Camera screens can slash colon cancer deaths
Screening 55 to 64-year-olds with an examination of the lower colon and rectum using a small camera can cut death rates from colorectal cancer by 43 percent, according to British scientists.
Colorectal cancer is the third most frequently diagnosed cancer worldwide, accounting for more than a million cases and around 600,000 deaths every year.
Beating the disease is strongly linked to how early it is detected, with survival rates of around 90 percent for cancers that are found early and have not spread.
Many developed countries have introduced screening programmes using a faecal occult blood test, which can detect early cases and reduce death rates by around 15 percent.
But Wendy Atkin from Imperial College London and Jane Wardle from University College London said their study showed more lives, and money, could be saved if screening used sigmoidoscopy - a small, flexible camera that is inserted into the rectum.
“Economic analyses suggest ... a once-only flexible sigmoidoscopy screen at age 55 or 60 years would be cost saving, largely because of the avoided costs of treatment,” they wrote.
Some of the newest drugs in colon cancer - such as Roche’s Avastin, Vectibix from Amgen, and Erbitux from Merck KGaA - can cost thousands of euros a month.
Atkin said in a telephone interview her conclusion that sigmoidoscopy screening would save money was based on previous studies showing it was cost effective in preventing the need to treat so many patients with such expensive medicines.
“There’s a real problem about the affordability of these drugs,” she said. “But one way to make them more available is to reduce the numbers who develop these cancers with screening.”
Cancer screening programmes in developed nations have come under close scrutiny in recent months with some European studies suggesting national breast cancer screening programmes do little to reduce death rates and research in the United States showing that prostate cancer screens lead to widespread overdiagnosis.
Commenting on the study, which was published in The Lancet medical journal, David Ransohoff of the University of North Carolina said the findings showed that for this test and this type of cancer, screening appeared to be well worth while.

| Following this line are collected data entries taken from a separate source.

==> config.mk <==
export PLATFORM = sky130hd
export DESIGN_NAME = mem_bus_ctrl
export DESIGN_NICKNAME = d
export VERILOG_FILES = /design/src/rtl/mem_bus_ctrl.sv
export SDC_FILE = /design/constraint.sdc
export NUM_CORES = 1
export LEC_CHECK = 0
export BUFFER_PORTS_ARGS = -buffer_cell sky130_fd_sc_hd__clkbuf_2
export CAP_MARGIN = 10
export CORE_AREA = 2 2 164 166
export DETAILED_ROUTE_END_ITERATION = 12
export DIE_AREA = 0 0 166 168
export PLACE_DENSITY = 0.63
export SLEW_MARGIN = 15
export SYNTH_ARGS = -nofsm -noshare
export SYNTH_HDL_FRONTEND = slang
export SYNTH_SLANG_ARGS = --single-unit
==> constraint.sdc <==
create_clock -name clk -period 3.6 [get_ports clk]
set_clock_uncertainty 0.15 [all_clocks]
set_input_delay 0.18 -clock clk [delete_from_list [all_inputs] [get_ports clk]]
set_output_delay 0.18 -clock clk [all_outputs]
set_load 0.1 [all_outputs]
==> src/rtl/mem_bus_ctrl.sv <==
// Memory-bus controller: decodes cpu data accesses into a wait-stated synchronous
// ram region and a bank of memory-mapped I/O registers, completing each with ready/err.
module mem_bus_ctrl #(
    parameter int                DATA_W   = 32,
    parameter int                ADDR_W   = 12,
    parameter int                RAM_WAIT = 1,
    parameter int                IO_PORTS = 4,
    parameter logic [ADDR_W-1:0] IO_BASE  = 12'hF00
) (
    input  logic                         clk,
    input  logic                         reset,
    input  logic [ADDR_W-1:0]            cpu_addr,
    input  logic [DATA_W-1:0]            cpu_wdata,
    input  logic                         cpu_rd,
    input  logic                         cpu_wr,
    output logic [DATA_W-1:0]            cpu_rdata,
    output logic                         cpu_ready,
    output logic                         cpu_err,
    output logic                         busy,
    output logic [ADDR_W-1:0]            ram_addr,
    output logic [DATA_W-1:0]            ram_wdata,
    output logic                         ram_we,
    output logic                         ram_re,
    input  logic [DATA_W-1:0]            ram_rdata,
    input  logic [IO_PORTS*DATA_W-1:0]   io_in,
    output logic [IO_PORTS*DATA_W-1:0]   io_out,
    output logic [IO_PORTS-1:0]          io_strobe
);

    localparam int CNT_W = (RAM_WAIT > 0) ? $clog2(RAM_WAIT + 1) : 1;

    typedef enum logic [1:0] {
        S_IDLE,
        S_RAM_ACC,
        S_RAM_WAIT,
        S_DONE
    } state_e;

    state_e                     state_q, state_d;
    logic [ADDR_W-1:0]          addr_q;
    logic [DATA_W-1:0]          wdata_q;
    logic                       wr_q;
    logic                       io_q;
    logic [CNT_W-1:0]           cnt_q;
    logic [DATA_W-1:0]          rdata_q;
    logic [IO_PORTS*DATA_W-1:0] io_out_q;

    logic                       accept;
    logic [ADDR_W-1:0]          io_idx;
    logic                       io_hit;
    logic [DATA_W-1:0]          io_rd_val;
    logic [DATA_W-1:0]          done_rdata;

    assign accept = (state_q == S_IDLE) && (cpu_rd || cpu_wr);
    assign io_idx = addr_q - IO_BASE;
    assign io_hit = io_q && (io_idx < ADDR_W'(IO_PORTS));

    // NOTE: sequential state uses non-blocking assignments so every register
    // samples the pre-edge values, independent of statement order.
    always_ff @(posedge clk or negedge reset) begin
        // NOTE: the I/O register bank is reset along with the control state,
        // since software may observe io_out straight after reset.
        if (!reset) begin
            state_q  <= S_IDLE;
            addr_q   <= '0;
            wdata_q  <= '0;
            wr_q     <= 1'b0;
            io_q     <= 1'b0;
            cnt_q    <= '0;
            rdata_q  <= '0;
            io_out_q <= '0;
        end else begin
            state_q <= state_d;
            if (accept) begin
                addr_q  <= cpu_addr;
                wdata_q <= cpu_wdata;
                wr_q    <= cpu_wr;          // write wins over a simultaneous read
                io_q    <= (cpu_addr >= IO_BASE);
            end
            if (state_q == S_RAM_ACC)
                cnt_q <= CNT_W'(RAM_WAIT);
            else if (state_q == S_RAM_WAIT)
                cnt_q <= cnt_q - CNT_W'(1);
            if (state_q == S_DONE && !wr_q)
                rdata_q <= done_rdata;
            for (int k = 0; k < IO_PORTS; k++) begin
                if (io_strobe[k])
                    io_out_q[k*DATA_W +: DATA_W] <= wdata_q;
            end
        end
    end

    always_comb begin
        // NOTE: default assignment first keeps this block free of inferred latches.
        state_d = state_q;
        unique case (state_q)
            S_IDLE:     if (accept) state_d = (cpu_addr >= IO_BASE) ? S_DONE : S_RAM_ACC;
            S_RAM_ACC:  state_d = (RAM_WAIT > 0) ? S_RAM_WAIT : S_DONE;
            S_RAM_WAIT: if (cnt_q <= CNT_W'(1)) state_d = S_DONE;
            S_DONE:     state_d = S_IDLE;
            default:    state_d = S_IDLE;
        endcase
    end

    always_comb begin
        io_rd_val = '0;
        for (int k = 0; k < IO_PORTS; k++) begin
            if (io_idx == ADDR_W'(k))
                io_rd_val = io_in[k*DATA_W +: DATA_W];
        end
        if (io_q)
            done_rdata = io_hit ? io_rd_val : '0;
        else
            done_rdata = ram_rdata;

        busy      = (state_q != S_IDLE);
        ram_we    = (state_q == S_RAM_ACC) &&  wr_q;
        ram_re    = (state_q == S_RAM_ACC) && !wr_q;
        cpu_ready = (state_q == S_DONE);
        cpu_err   = (state_q == S_DONE) && io_q && !io_hit;
        // Read data is presented live in the completion cycle, then held.
        cpu_rdata = (state_q == S_DONE && !wr_q) ? done_rdata : rdata_q;
        ram_addr  = addr_q;
        ram_wdata = wdata_q;
        io_out    = io_out_q;
        io_strobe = '0;
        for (int k = 0; k < IO_PORTS; k++) begin
            io_strobe[k] = (state_q == S_DONE) && wr_q && io_hit && (io_idx == ADDR_W'(k));
        end
    end

endmodule

==> out/qor.yml, run 1 <==
clkSinkCount: 208
synth.distinct_cells: 32
max_slew_margin_pct: 42.75
final_util_pct: 54.14
grt_max_degree: 105
start_kind: "register"
synth_fp_nets: 922
yosysWarnings: 0
htreeDepth: 1
vias: 7757
pre_cts_slack_ns: 0.6994
fillCellCount: 2235
hold_viol: 0
finalSetupViolCount: 0
status: "complete, no violations"
rsz0062_at_grt: "no"
numPortBuffers: 420
wl_per_cell_um: 20.49
setup_slack_ns: 0.4566
async_flop_share_pct: 100.0
synth_area_um2: 9973
syn2layout_area_growth_pct: 43.04
crit_arrival_ns: 2.81
synth_area_leaders: "dfrtp_1 (52%), mux2_4 (18%), mux2_2 (6.2%)"
cp.required_ns: 3.27
die_h_um: 168
synth_area_per_cell_um2: 14.05
layout.nets: 1379
grt.total_usage_pct: 22.06
antenna_left: 0
post_cts_resized: 0
power_leakage_nw: 7.555
fmax_mhz: 318.1
drive_gt1_share_pct: 55.87
hold_buffers: 55
hold_path.class: "in -> reg"
drc: 0
start_util_pct: 37.85
synthFlopType: "dfrtp_1"
grt_pass1_wl_um: 48540
instances_no_fill: 1528
die_w_um: 166
regArea_um2: 5210
tightestPinTransition_ns: 0.8523
hpwl_um: 22410
min_period_ns: 3.143
cts_buffer_depth: 3
place_congestion: 0.8464
drt-total-wl_um: 31310
path_class: "reg -> out"
drv_slew: 0
cts_tree: "yes"
period_share_pct: 87.32
clk_latency_ns: 0.52
post-place-cells: 1427
floorplan.die_area_um2: 27890
fin_area_um2: 14270
drt_iter0_drc: 298
num_rows: 60
worst_hold_slack_ns: 0.01233
root_buffer: "clkbuf_16"
post_drt_via_cell_ratio: 5.077
core_um2: 26350
ys_ff_latch: 208
drt-pass1-iter-count: 4
drv_cap: 0
cp_max_fo: 32
postCtsSetupRepairBufs: 0
end_kind: "output port"
multi_input_area_um2: 4431
yosysTopAreaCellShare_pct: 52.19
placedInstanceArea_um2: 12840
ir_drop_mv: 0.6776
overflow: 0
synth_cells: 710
powerDensity_nw_per_um2: 970.8
antenna_found_initial: 4
io_pins: 421
cts_buffers: 24
synth_top_cell_by_area: "dfrtp_1"
path_clk_slew_ns: 0.06
yosysSeqAreaShare_pct: 52.19
synth-edff-count: 0
grt_pass1_vias: 8125
[power breakdown]
group / total [mW] / switching (mW) / internal [mW] / leakage [nW]
Clock: 2.65 / 0.990 / 1.66 / 0.424
Sequential: 3.28 / 0.483 / 2.80 / 2.75
Combinational: 7.91 / 5.69 / 2.23 / 4.38
Total: 13.8 / 7.16 / 6.69 / 7.56
[per-layer routing]
| metal | up-vias | GRT usage [%] | share of wire [%] |
|---|---|---|---|
| met5 | - | 0 | 0 |
| met4 | 0 | 7.070 | 2.7 |
| met3 | 56 | 5.266 | 7.1 |
| met2 | 328 | 38.91 | 51 |
| met1 | 3798 | 26.67 | 40 |
| li1 | 3575 | - | - |
[layout make-up]
type / count / share of cell area [%]
clock inverter: 13 / 1.473
antenna: 4 / 0.07016
multi-input combinational: 436 / 31.06
clock buffer: 29 / 4.622
inverter: 4 / 0.1052
timing repair buffer: 493 / 23.16
sequential: 208 / 36.52
tap: 341 / 2.991
[sequential cells by signal (all words and copies together), names as in the netlist]
register,count
state_q,2
ram_addr,12
rdata_q,32
ram_wdata,32
io_q,1
io_out,128
wr_q,1
[kinds of logic after synthesis]
kind of cell	count (synthesis)	synth area share, %
compound gates	132	7.891
flops	208	52.19
mux	206	27.29
simple gates	94	8.632
buf+inv	66	3.500
fa+ha+maj	4	0.5018
[cells in the mapped netlist, drive strengths merged (5+ instances only)]
master and instances:
a21oi 33, buf 20, clkbuf 42, dfrtp 208, mux2 173, mux2i 33
nand2 6, nand4 5, nor2 5, nor4b 34, nor4bb 32, o21ai 65
o22a 32
[path summary, 6_finish.rpt]
path | depth (start not counted) | end | slack (ns) | from
setup / recovery | 5 | cpu_rdata[10] | 0.46 | ram_addr[5]
hold / removal | 4 | rdata_q[27] | 0.01 | ram_rdata[27]
setup reg to reg | 4 | io_out[98] | 0.76 | ram_addr[5]
hold reg to reg | 1 | io_out[33] | 0.36 | io_out[33]
max in group asynchronous | 3 | ram_addr[1] | 2.11 | reset
min in group asynchronous | 2 | ram_wdata[15] | 0.15 | reset
[layout by cell type (no fill, tap or decap), types with 5 or more instances in the layout]
| master | synthesis | final |
|---|---|---|
| clkbuf_2 | 0 | 386 |
| dfrtp_1 | 208 | 206 |
| mux2_4 | 118 | 118 |
| mux2_2 | 55 | 55 |
| dlygate4sd3_1 | 0 | 55 |
| nor4b_1 | 34 | 34 |
| buf_12 | 0 | 34 |
| mux2i_1 | 33 | 33 |
| a21oi_1 | 33 | 33 |
| o21ai_0 | 64 | 32 |
| o22a_1 | 32 | 32 |
| nor4bb_1 | 32 | 32 |
| o21ai_1 | 1 | 32 |
| clkbuf_16 | 0 | 24 |
| buf_4 | 1 | 17 |
| nand2_1 | 6 | 6 |
| nor2_1 | 5 | 5 |
| bufinv_16 | 0 | 5 |
| clkbuf_8 | 0 | 5 |
[critical path, cell delays in order (launching register included)]
cell,delay [ns]
dfrtp_1,0.43
nor4_4,0.79
nand4_1,0.17
buf_4,0.29
o21ai_1,0.37
buf_12,0.23
[through the flow]
stage                     TNS, ns  power (mW)
after floorplan            -17.75       8.908
after global placement          0       11.19
after detailed placement        0       11.22
after CTS                       0       13.98
after global routing            0       14.39
final                           0       13.85
(Power assumes the default switching activity.)
==> inputs of run 2 (changes only) <==
--- a/config.mk
+++ b/config.mk
@@ -7,10 +7,10 @@
 export LEC_CHECK = 0
 export BUFFER_PORTS_ARGS = -buffer_cell sky130_fd_sc_hd__clkbuf_2
 export CAP_MARGIN = 10
-export CORE_AREA = 2 2 164 166
+export CORE_AREA = 2 2 163 165
 export DETAILED_ROUTE_END_ITERATION = 12
-export DIE_AREA = 0 0 166 168
-export PLACE_DENSITY = 0.63
+export DIE_AREA = 0 0 165 167
+export PLACE_DENSITY = 0.74
 export SLEW_MARGIN = 15
 export SYNTH_ARGS = -nofsm -noshare
 export SYNTH_HDL_FRONTEND = slang
==> constraint.sdc (replaced) <==
create_clock -name clk -period 2.6 [get_ports clk]
set_clock_uncertainty 0.15 [all_clocks]
set_input_delay 0.13 -clock clk [delete_from_list [all_inputs] [get_ports clk]]
set_output_delay 0.13 -clock clk [all_outputs]
set_load 0.1 [all_outputs]
==> run 2 against run 1 <==
  * Worst setup slack got worse by 0.43 ns
  * Clock power increased by 34%
  * Non-clock buffer count increased by 43
  * Final area increased by 8.3%
  * Register-to-register slack got worse by 0.59 ns
  * Combinational power increased by 57%
  * Wire length increased by 7.6%
  * Sequential power increased by 43%
  * Worst hold slack got worse by 0.0037 ns
  * Global-route usage increased by 1.7 points
==> out/qor.yml, run 2 (same netlist as run 1, synthesis figures left out) <==
status: "complete, no violations"
die_w_um: 165
io_pins: 421
crit_arrival_ns: 2.29
cts_buffer_depth: 3
critPathBufInv: 3
drv_cap: 0
drt_iter0_drc: 563
cts_tree: "yes"
start_util_pct: 38.71
crit_chain: "buf_4 > bufbuf_16 > nor4b_1 > o22a_1 > o21ai_4 > buf_12"
intPower_mw: 10.01
slowest_stage: "dfrtp_2"
multi_input_area_um2: 4901
floorplan.die_area_um2: 27560
clkSinkCount: 208
fin_area_um2: 15440
min_path_cells: 4
setup_slack_ns: 0.02801
reg2reg_depth: 6
grt_pass1_vias: 8721
grt.total_usage_pct: 23.80
cts_buffers: 23
fmax_mhz: 388.8
mostFrequentLayoutCells: "clkbuf_2 (382), dfrtp_1 (195), mux2_4 (118)"
end_kind: "output port"
cp_max_fo: 17
drt-total-wl_um: 33680
max_slew_margin_pct: 58.90
die_h_um: 167
core_um2: 25760
start_kind: "register"
placedInstanceArea_um2: 13500
numPortBuffers: 420
hold_viol: 0
clk_latency_ns: 0.51
layout.nets: 1421
place_congestion: 0.8904
largest_reg_flops: 128
p_switching_mw: 10.61
pre_cts_slack_ns: 0.3723
ir_drop_mv: 1.578
hpwl_um: 21790
tightestPinTransition_ns: 0.6142
period_share_pct: 98.92
setup-tns-final_ns: 0
final_common_cell: "clkbuf_2"
grt_max_degree: 99
syn2layout_area_growth_pct: 54.86
antenna_left: 0
pwr-share-clk_pct: 17.2
power_frac_comb_pct: 60.1
drv_slew: 0
min_period_ns: 2.572
final_util_pct: 59.95
powerDensity_nw_per_um2: 1336
wl_per_cell_um: 21.57
post_drt_via_cell_ratio: 5.229
vias: 8162
drt-pass1-iter-count: 5
num_rows: 59
pwr-share-seq_pct: 22.7
drive_gt1_share_pct: 61.09
swShare_pct: 51.46
path_class: "reg -> out"
fillCellCount: 1947
antenna_found_initial: 0
drc: 0
critPathMaxStageDelay_ns: 0.44
path_clk_slew_ns: 0.06
finalSetupViolCount: 0
overflow: 0
htreeDepth: 1
cp_top_family: "buffers and inverters"
regArea_um2: 5234
path_depth: 6
power_leakage_nw: 7.973
cp.required_ns: 2.32
hold_path.class: "in -> reg"
rsz0062_at_grt: "yes"
root_buffer: "clkbuf_16"
grt_pass1_wl_um: 51130
antenna_cells: 0
[run 2: layout make-up]
class / count / area share [%]
sequential: 208 / 33.89
multi-input combinational: 436 / 31.73
timing repair buffer: 536 / 26.16
clock buffer: 29 / 4.196
tap: 335 / 2.714
clock inverter: 13 / 1.191
inverter: 4 / 0.1215
[run 2: worst min-delay path: stages]
cell and delay [ns]:
clkbuf_2 0.08, o21ai_0 0.14, o22a_1 0.20, o21ai_4 0.07
[run 2: layer usage]
layer | vias to the layer above | part of all wire, % | GRT usage [%] | routed length (µm)
li1 | 3646 | - | - | -
met1 | 4068 | 39 | 29.02 | 13220
met2 | 352 | 50 | 40.71 | 16870
met3 | 96 | 6.0 | 4.608 | 2033
met4 | 0 | 4.6 | 10.25 | 1552
met5 | - | 0 | 0 | 0
[run 2: stage by stage]
step                      power (mW)  hold WS, ns  cells
after detailed placement       16.31     -0.02340   1425
final                          20.63     0.008664   1561
after floorplan                13.00      -0.3156    710
after global placement         16.18     -0.02898   1425
after global routing           21.33     0.005596   1561
after CTS                      20.47     0.002912   1559
[run 2: worst paths after layout]
path                        startpoint             to  slack (ns)
max                        ram_addr[3]  cpu_rdata[22]        0.03
min in group asynchronous        reset     rdata_q[2]        0.52
max in group asynchronous        reset   ram_wdata[2]        0.96
min reg2reg                io_out[127]    io_out[127]        0.36
max reg2reg                ram_addr[3]     rdata_q[0]        0.17
min                          io_in[56]    rdata_q[24]       0.009
[run 2: power groups by stage]
stage / clock (mW) / sequential (mW) / combinational (mW)
global route: 3.73 / 4.77 / 12.8
detailed placement: 0 / 4.70 / 11.6
CTS: 3.60 / 4.65 / 12.2
floorplan: 0 / 7.00 / 6.00
finish: 3.55 / 4.68 / 12.4
global placement: 0 / 4.65 / 11.5
[run 2: what timing repair did]
action | CTS | global route
endpoints found under the setup margin | 33 | 56
cloned | 4 | 2
hold buffers | 71 | 0
pin swaps | 6 | 8
resized for setup | 13 | 10
hold endpoints to repair | 272 | 0
buffers inserted | 17 | 1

“The good news is that this size of benefit is large for any cancer screening test, certainly compared with mammography for breast cancer or assay of prostate-specific antigen (PSA tests) for prostate cancer,” he wrote.
The researchers analysed data from more than 170,000 men and women from 1994 to 1999 at 14 health centres across Britain and then followed the patients’ progress.
Most colorectal cancers start from adenomas, often symptomless growths that develop in 20 to 30 percent of the population. Two-thirds of colorectal cancers and adenomas are in the rectum and lower colon, which can be detected early by flexible sigmoidoscopy.
Among those who attended screening, rates of colorectal cancer were cut by 33 percent and death rates from the disease were cut by 43 percent, they said. This means one colorectal cancer death is prevented for every 489 people screened.